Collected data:
== Segment start ==

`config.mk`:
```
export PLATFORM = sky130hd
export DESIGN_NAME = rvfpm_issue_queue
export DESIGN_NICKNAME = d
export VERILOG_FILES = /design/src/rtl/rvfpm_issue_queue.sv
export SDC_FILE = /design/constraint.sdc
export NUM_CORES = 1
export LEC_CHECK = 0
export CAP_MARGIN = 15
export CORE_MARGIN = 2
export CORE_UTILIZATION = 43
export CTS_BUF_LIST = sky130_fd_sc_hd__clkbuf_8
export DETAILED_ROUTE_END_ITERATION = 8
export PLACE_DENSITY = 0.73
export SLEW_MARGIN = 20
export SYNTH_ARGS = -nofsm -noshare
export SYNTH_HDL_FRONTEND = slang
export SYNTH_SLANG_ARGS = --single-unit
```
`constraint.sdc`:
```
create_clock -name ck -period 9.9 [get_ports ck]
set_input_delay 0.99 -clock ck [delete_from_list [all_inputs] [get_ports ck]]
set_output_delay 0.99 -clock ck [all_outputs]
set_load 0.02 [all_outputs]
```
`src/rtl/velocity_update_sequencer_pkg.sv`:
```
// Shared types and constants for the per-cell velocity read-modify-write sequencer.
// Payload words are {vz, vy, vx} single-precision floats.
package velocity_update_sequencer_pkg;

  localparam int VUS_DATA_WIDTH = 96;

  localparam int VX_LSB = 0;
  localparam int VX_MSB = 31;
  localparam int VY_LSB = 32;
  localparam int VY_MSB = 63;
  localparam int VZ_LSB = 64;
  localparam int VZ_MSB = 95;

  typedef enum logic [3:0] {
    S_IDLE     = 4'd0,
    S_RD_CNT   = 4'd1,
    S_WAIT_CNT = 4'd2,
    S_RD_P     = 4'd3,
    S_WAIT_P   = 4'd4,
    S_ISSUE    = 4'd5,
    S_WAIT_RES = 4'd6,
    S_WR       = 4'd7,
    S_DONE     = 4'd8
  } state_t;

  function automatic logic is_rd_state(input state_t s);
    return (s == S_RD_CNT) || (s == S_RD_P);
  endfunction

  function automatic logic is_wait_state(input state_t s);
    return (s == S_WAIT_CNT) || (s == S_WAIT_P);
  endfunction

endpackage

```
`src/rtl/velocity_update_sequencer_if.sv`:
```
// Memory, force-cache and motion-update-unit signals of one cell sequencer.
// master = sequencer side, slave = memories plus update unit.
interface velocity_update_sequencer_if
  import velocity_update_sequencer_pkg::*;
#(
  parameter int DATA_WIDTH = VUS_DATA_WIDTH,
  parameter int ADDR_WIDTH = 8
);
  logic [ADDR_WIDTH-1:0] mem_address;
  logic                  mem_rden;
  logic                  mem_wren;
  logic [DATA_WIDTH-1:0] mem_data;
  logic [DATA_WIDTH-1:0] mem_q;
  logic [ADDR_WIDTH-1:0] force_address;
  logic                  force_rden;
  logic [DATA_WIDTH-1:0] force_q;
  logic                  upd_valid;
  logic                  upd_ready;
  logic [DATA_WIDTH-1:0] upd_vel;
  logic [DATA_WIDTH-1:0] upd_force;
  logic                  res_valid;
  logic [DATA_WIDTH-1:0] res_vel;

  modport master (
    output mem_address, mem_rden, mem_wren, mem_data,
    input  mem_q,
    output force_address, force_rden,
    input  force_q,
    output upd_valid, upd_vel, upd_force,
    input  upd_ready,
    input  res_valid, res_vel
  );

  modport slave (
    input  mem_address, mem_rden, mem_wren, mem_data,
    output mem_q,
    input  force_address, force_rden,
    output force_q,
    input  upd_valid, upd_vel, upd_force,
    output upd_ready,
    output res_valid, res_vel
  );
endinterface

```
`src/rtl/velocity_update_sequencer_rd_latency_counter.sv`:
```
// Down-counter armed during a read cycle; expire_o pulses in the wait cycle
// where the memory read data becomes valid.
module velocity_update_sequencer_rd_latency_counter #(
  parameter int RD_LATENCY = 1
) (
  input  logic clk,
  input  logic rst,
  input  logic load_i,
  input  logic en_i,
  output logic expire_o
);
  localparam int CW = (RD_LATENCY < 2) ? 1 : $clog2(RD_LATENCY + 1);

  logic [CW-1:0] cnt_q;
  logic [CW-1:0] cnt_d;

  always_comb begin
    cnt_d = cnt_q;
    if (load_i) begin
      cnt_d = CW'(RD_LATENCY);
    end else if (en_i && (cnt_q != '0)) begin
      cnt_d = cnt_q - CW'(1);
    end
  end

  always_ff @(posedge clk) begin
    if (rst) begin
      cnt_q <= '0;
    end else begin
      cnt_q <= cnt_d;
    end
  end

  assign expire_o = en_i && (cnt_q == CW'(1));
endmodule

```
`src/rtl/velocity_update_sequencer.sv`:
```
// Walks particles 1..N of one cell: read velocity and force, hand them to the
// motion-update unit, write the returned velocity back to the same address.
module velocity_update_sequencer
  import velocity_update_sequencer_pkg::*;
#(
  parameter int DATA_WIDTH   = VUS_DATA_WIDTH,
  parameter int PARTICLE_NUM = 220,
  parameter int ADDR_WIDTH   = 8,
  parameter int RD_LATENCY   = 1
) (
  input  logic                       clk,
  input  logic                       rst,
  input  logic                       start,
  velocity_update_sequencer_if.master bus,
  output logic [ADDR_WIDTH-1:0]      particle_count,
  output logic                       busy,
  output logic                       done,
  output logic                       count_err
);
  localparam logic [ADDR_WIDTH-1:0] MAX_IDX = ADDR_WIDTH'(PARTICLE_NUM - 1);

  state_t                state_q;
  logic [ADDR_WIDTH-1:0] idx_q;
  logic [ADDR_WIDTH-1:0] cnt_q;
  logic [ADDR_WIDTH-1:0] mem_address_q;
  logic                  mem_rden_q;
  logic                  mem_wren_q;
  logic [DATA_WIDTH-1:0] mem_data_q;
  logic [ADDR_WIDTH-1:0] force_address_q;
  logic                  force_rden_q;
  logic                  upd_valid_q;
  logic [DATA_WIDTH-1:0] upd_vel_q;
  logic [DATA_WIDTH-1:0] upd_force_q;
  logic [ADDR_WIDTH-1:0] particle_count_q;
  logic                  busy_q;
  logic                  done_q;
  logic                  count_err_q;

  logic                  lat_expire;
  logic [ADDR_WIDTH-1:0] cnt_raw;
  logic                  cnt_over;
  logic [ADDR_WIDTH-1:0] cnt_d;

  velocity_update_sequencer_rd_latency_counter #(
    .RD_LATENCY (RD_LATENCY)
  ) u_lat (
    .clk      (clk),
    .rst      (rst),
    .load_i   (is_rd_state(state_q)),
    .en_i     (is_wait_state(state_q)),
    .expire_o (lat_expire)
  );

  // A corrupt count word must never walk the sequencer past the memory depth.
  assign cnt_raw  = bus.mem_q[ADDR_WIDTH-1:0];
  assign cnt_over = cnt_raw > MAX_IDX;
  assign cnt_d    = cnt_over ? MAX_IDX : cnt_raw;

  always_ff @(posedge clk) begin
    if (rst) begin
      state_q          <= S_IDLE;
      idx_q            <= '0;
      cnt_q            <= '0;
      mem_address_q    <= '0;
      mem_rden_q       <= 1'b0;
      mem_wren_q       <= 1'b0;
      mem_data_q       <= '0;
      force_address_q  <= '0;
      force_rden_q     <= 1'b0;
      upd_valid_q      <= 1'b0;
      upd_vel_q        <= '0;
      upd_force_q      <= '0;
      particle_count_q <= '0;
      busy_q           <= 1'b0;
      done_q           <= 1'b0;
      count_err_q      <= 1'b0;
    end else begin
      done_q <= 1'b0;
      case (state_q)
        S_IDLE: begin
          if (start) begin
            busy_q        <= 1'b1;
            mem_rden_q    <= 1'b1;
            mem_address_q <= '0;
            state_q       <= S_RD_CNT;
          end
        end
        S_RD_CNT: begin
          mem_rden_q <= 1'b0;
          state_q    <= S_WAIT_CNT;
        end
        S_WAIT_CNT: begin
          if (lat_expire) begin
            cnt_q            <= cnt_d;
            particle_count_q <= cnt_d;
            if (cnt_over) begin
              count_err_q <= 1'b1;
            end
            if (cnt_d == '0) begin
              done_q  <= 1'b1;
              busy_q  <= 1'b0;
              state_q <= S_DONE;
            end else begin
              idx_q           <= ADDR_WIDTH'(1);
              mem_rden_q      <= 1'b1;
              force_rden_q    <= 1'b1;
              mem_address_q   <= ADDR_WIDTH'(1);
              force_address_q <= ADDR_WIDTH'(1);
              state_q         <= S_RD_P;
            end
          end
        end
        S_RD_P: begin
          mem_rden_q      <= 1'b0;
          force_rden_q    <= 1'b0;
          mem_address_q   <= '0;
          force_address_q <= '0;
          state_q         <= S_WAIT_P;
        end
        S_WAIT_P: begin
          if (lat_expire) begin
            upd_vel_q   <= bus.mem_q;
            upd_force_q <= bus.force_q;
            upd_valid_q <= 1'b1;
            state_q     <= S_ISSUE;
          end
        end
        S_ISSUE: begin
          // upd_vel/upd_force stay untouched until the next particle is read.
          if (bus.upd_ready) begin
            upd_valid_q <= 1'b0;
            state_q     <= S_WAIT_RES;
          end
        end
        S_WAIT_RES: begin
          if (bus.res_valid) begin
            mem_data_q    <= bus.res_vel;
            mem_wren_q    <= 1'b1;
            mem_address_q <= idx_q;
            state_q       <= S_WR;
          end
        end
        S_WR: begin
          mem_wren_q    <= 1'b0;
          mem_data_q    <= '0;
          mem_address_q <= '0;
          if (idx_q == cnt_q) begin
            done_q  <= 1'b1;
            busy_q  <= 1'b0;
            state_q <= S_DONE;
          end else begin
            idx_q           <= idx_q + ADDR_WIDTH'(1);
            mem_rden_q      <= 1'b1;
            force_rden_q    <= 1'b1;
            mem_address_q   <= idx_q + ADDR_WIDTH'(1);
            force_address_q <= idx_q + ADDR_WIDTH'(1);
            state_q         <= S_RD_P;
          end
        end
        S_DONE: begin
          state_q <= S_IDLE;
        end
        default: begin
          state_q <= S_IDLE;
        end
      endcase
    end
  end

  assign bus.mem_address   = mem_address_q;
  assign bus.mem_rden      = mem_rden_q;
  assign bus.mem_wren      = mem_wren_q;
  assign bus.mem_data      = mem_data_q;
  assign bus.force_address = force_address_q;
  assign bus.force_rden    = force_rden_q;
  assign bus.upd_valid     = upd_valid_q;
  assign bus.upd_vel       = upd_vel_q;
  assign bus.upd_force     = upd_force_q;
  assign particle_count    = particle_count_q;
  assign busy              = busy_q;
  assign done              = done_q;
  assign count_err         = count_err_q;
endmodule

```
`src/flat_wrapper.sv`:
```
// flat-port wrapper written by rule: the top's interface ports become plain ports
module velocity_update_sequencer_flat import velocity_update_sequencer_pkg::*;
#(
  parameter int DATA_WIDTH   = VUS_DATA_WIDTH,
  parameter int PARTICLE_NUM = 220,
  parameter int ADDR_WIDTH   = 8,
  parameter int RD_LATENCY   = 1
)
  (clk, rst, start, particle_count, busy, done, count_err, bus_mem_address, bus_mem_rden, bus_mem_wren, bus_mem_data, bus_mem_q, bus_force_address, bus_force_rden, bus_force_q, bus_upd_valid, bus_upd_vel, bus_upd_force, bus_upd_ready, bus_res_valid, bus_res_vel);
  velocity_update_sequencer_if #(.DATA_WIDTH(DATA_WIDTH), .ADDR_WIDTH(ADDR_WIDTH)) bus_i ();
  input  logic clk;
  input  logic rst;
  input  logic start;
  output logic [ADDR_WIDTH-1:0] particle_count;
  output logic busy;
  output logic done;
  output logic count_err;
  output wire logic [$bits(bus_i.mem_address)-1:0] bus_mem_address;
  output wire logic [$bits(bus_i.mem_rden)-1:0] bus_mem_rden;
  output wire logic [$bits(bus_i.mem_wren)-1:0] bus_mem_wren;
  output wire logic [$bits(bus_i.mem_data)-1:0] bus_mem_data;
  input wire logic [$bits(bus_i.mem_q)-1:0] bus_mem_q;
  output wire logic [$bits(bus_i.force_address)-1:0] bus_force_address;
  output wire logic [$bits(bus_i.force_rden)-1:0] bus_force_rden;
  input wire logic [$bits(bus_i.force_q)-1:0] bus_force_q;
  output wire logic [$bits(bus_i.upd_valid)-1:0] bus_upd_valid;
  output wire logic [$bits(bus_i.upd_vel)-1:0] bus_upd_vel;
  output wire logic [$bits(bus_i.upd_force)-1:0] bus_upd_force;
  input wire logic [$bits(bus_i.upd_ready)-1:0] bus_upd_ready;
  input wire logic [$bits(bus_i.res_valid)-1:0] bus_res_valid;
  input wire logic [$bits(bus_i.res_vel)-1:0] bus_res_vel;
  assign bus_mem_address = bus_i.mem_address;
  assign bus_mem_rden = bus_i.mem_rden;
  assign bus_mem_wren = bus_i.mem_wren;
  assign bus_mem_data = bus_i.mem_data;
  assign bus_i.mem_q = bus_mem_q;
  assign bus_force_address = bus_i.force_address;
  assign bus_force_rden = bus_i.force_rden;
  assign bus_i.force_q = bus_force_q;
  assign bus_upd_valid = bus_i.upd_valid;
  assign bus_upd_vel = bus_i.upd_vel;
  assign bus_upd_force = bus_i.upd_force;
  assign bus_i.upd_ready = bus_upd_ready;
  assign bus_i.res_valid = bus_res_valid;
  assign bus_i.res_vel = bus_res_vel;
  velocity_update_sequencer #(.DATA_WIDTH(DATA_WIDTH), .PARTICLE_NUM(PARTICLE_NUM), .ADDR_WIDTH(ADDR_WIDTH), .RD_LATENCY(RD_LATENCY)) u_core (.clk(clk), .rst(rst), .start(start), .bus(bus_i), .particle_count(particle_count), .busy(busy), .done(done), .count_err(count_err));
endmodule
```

== Segment end ==

Among the lines above, find those holding "unit" and copy each one.

Reply:
export SYNTH_SLANG_ARGS = --single-unit
// Memory, force-cache and motion-update-unit signals of one cell sequencer.
// master = sequencer side, slave = memories plus update unit.
// motion-update unit, write the returned velocity back to the same address.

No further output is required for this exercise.